Each record that follows is to be reproduced verbatim.

START GIVEN DATA

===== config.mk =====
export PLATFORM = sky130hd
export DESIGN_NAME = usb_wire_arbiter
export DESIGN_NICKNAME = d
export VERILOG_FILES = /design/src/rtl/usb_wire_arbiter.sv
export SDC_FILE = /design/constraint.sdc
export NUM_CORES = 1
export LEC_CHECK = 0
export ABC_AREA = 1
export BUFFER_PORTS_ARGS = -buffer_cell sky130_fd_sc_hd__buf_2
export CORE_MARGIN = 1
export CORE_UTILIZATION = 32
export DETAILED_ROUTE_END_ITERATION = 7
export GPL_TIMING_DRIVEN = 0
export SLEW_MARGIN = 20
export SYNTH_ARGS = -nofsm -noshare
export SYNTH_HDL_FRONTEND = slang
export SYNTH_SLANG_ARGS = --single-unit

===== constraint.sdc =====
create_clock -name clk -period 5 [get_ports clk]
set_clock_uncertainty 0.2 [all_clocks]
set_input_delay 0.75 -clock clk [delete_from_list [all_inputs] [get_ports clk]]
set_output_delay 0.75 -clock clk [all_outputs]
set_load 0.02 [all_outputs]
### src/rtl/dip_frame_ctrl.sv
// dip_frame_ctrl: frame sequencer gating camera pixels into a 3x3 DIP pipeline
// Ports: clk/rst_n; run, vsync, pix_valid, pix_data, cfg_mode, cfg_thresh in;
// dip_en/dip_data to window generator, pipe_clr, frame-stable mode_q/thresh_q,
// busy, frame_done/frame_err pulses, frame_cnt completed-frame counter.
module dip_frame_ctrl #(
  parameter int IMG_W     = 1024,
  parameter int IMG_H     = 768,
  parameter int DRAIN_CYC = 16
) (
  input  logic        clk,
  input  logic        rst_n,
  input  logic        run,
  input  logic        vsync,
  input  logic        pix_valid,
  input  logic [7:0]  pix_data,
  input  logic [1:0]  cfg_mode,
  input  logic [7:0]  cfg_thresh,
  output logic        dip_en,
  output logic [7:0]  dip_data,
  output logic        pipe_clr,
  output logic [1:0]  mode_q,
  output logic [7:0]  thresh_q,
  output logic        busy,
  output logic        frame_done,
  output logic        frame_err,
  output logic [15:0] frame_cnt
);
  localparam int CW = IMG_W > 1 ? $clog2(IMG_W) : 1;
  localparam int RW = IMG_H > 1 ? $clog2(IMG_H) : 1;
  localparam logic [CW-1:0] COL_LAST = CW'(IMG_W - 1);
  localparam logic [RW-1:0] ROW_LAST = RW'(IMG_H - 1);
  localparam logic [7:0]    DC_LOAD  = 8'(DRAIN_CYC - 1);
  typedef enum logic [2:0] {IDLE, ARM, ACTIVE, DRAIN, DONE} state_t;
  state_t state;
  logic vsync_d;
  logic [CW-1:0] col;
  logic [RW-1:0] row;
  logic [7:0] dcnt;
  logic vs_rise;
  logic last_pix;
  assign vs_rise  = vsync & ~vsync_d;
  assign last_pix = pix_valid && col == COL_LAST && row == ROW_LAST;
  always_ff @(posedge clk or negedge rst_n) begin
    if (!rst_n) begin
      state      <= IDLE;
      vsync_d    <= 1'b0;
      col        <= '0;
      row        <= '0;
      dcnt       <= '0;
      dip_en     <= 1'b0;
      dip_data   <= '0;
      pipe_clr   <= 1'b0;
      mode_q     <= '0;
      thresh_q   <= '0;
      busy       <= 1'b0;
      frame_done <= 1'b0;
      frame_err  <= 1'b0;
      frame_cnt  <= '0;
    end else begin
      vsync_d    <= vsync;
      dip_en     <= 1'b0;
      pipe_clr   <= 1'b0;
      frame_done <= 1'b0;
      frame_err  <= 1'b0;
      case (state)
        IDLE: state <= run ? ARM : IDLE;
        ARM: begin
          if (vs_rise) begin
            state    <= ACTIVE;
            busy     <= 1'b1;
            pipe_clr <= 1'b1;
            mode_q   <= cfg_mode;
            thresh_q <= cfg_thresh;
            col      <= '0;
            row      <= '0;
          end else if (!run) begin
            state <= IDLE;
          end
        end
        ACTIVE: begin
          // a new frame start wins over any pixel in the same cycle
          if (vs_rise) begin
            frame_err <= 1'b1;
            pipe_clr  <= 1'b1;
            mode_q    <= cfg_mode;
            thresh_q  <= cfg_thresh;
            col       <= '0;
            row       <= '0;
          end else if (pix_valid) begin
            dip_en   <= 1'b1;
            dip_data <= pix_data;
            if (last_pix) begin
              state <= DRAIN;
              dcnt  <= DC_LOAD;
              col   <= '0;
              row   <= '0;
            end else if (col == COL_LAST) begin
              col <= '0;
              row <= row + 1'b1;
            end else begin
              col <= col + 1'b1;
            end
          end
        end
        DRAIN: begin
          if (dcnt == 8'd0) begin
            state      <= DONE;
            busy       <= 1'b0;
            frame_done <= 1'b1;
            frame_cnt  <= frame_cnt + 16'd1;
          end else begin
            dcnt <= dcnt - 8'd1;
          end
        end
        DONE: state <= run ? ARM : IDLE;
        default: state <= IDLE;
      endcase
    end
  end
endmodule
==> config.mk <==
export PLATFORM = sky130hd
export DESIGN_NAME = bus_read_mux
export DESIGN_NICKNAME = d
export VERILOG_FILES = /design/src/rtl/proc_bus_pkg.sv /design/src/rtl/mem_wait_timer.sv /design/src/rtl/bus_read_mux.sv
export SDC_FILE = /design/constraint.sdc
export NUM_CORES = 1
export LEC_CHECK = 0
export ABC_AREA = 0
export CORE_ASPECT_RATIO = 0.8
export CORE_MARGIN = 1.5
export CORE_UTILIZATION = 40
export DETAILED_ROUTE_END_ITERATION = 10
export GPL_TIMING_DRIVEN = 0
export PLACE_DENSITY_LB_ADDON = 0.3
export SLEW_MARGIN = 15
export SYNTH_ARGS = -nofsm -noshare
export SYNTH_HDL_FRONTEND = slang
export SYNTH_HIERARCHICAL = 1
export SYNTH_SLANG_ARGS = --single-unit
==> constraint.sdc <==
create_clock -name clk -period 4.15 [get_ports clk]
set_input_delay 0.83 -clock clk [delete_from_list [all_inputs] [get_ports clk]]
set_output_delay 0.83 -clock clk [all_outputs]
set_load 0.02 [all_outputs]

END GIVEN DATA

SOLUTION TO THE EXERCISE |
===== config.mk =====
export PLATFORM = sky130hd
export DESIGN_NAME = usb_wire_arbiter
export DESIGN_NICKNAME = d
export VERILOG_FILES = /design/src/rtl/usb_wire_arbiter.sv
export SDC_FILE = /design/constraint.sdc
export NUM_CORES = 1
export LEC_CHECK = 0
export ABC_AREA = 1
export BUFFER_PORTS_ARGS = -buffer_cell sky130_fd_sc_hd__buf_2
export CORE_MARGIN = 1
export CORE_UTILIZATION = 32
export DETAILED_ROUTE_END_ITERATION = 7
export GPL_TIMING_DRIVEN = 0
export SLEW_MARGIN = 20
export SYNTH_ARGS = -nofsm -noshare
export SYNTH_HDL_FRONTEND = slang
export SYNTH_SLANG_ARGS = --single-unit

===== constraint.sdc =====
create_clock -name clk -period 5 [get_ports clk]
set_clock_uncertainty 0.2 [all_clocks]
set_input_delay 0.75 -clock clk [delete_from_list [all_inputs] [get_ports clk]]
set_output_delay 0.75 -clock clk [all_outputs]
set_load 0.02 [all_outputs]
### src/rtl/dip_frame_ctrl.sv
// dip_frame_ctrl: frame sequencer gating camera pixels into a 3x3 DIP pipeline
// Ports: clk/rst_n; run, vsync, pix_valid, pix_data, cfg_mode, cfg_thresh in;
// dip_en/dip_data to window generator, pipe_clr, frame-stable mode_q/thresh_q,
// busy, frame_done/frame_err pulses, frame_cnt completed-frame counter.
module dip_frame_ctrl #(
  parameter int IMG_W     = 1024,
  parameter int IMG_H     = 768,
  parameter int DRAIN_CYC = 16
) (
  input  logic        clk,
  input  logic        rst_n,
  input  logic        run,
  input  logic        vsync,
  input  logic        pix_valid,
  input  logic [7:0]  pix_data,
  input  logic [1:0]  cfg_mode,
  input  logic [7:0]  cfg_thresh,
  output logic        dip_en,
  output logic [7:0]  dip_data,
  output logic        pipe_clr,
  output logic [1:0]  mode_q,
  output logic [7:0]  thresh_q,
  output logic        busy,
  output logic        frame_done,
  output logic        frame_err,
  output logic [15:0] frame_cnt
);
  localparam int CW = IMG_W > 1 ? $clog2(IMG_W) : 1;
  localparam int RW = IMG_H > 1 ? $clog2(IMG_H) : 1;
  localparam logic [CW-1:0] COL_LAST = CW'(IMG_W - 1);
  localparam logic [RW-1:0] ROW_LAST = RW'(IMG_H - 1);
  localparam logic [7:0]    DC_LOAD  = 8'(DRAIN_CYC - 1);
  typedef enum logic [2:0] {IDLE, ARM, ACTIVE, DRAIN, DONE} state_t;
  state_t state;
  logic vsync_d;
  logic [CW-1:0] col;
  logic [RW-1:0] row;
  logic [7:0] dcnt;
  logic vs_rise;
  logic last_pix;
  assign vs_rise  = vsync & ~vsync_d;
  assign last_pix = pix_valid && col == COL_LAST && row == ROW_LAST;
  always_ff @(posedge clk or negedge rst_n) begin
    if (!rst_n) begin
      state      <= IDLE;
      vsync_d    <= 1'b0;
      col        <= '0;
      row        <= '0;
      dcnt       <= '0;
      dip_en     <= 1'b0;
      dip_data   <= '0;
      pipe_clr   <= 1'b0;
      mode_q     <= '0;
      thresh_q   <= '0;
      busy       <= 1'b0;
      frame_done <= 1'b0;
      frame_err  <= 1'b0;
      frame_cnt  <= '0;
    end else begin
      vsync_d    <= vsync;
      dip_en     <= 1'b0;
      pipe_clr   <= 1'b0;
      frame_done <= 1'b0;
      frame_err  <= 1'b0;
      case (state)
        IDLE: state <= run ? ARM : IDLE;
        ARM: begin
          if (vs_rise) begin
            state    <= ACTIVE;
            busy     <= 1'b1;
            pipe_clr <= 1'b1;
            mode_q   <= cfg_mode;
            thresh_q <= cfg_thresh;
            col      <= '0;
            row      <= '0;
          end else if (!run) begin
            state <= IDLE;
          end
        end
        ACTIVE: begin
          // a new frame start wins over any pixel in the same cycle
          if (vs_rise) begin
            frame_err <= 1'b1;
            pipe_clr  <= 1'b1;
            mode_q    <= cfg_mode;
            thresh_q  <= cfg_thresh;
            col       <= '0;
            row       <= '0;
          end else if (pix_valid) begin
            dip_en   <= 1'b1;
            dip_data <= pix_data;
            if (last_pix) begin
              state <= DRAIN;
              dcnt  <= DC_LOAD;
              col   <= '0;
              row   <= '0;
            end else if (col == COL_LAST) begin
              col <= '0;
              row <= row + 1'b1;
            end else begin
              col <= col + 1'b1;
            end
          end
        end
        DRAIN: begin
          if (dcnt == 8'd0) begin
            state      <= DONE;
            busy       <= 1'b0;
            frame_done <= 1'b1;
            frame_cnt  <= frame_cnt + 16'd1;
          end else begin
            dcnt <= dcnt - 8'd1;
          end
        end
        DONE: state <= run ? ARM : IDLE;
        default: state <= IDLE;
      endcase
    end
  end
endmodule
==> config.mk <==
export PLATFORM = sky130hd
export DESIGN_NAME = bus_read_mux
export DESIGN_NICKNAME = d
export VERILOG_FILES = /design/src/rtl/proc_bus_pkg.sv /design/src/rtl/mem_wait_timer.sv /design/src/rtl/bus_read_mux.sv
export SDC_FILE = /design/constraint.sdc
export NUM_CORES = 1
export LEC_CHECK = 0
export ABC_AREA = 0
export CORE_ASPECT_RATIO = 0.8
export CORE_MARGIN = 1.5
export CORE_UTILIZATION = 40
export DETAILED_ROUTE_END_ITERATION = 10
export GPL_TIMING_DRIVEN = 0
export PLACE_DENSITY_LB_ADDON = 0.3
export SLEW_MARGIN = 15
export SYNTH_ARGS = -nofsm -noshare
export SYNTH_HDL_FRONTEND = slang
export SYNTH_HIERARCHICAL = 1
export SYNTH_SLANG_ARGS = --single-unit
==> constraint.sdc <==
create_clock -name clk -period 4.15 [get_ports clk]
set_input_delay 0.83 -clock clk [delete_from_list [all_inputs] [get_ports clk]]
set_output_delay 0.83 -clock clk [all_outputs]
set_load 0.02 [all_outputs]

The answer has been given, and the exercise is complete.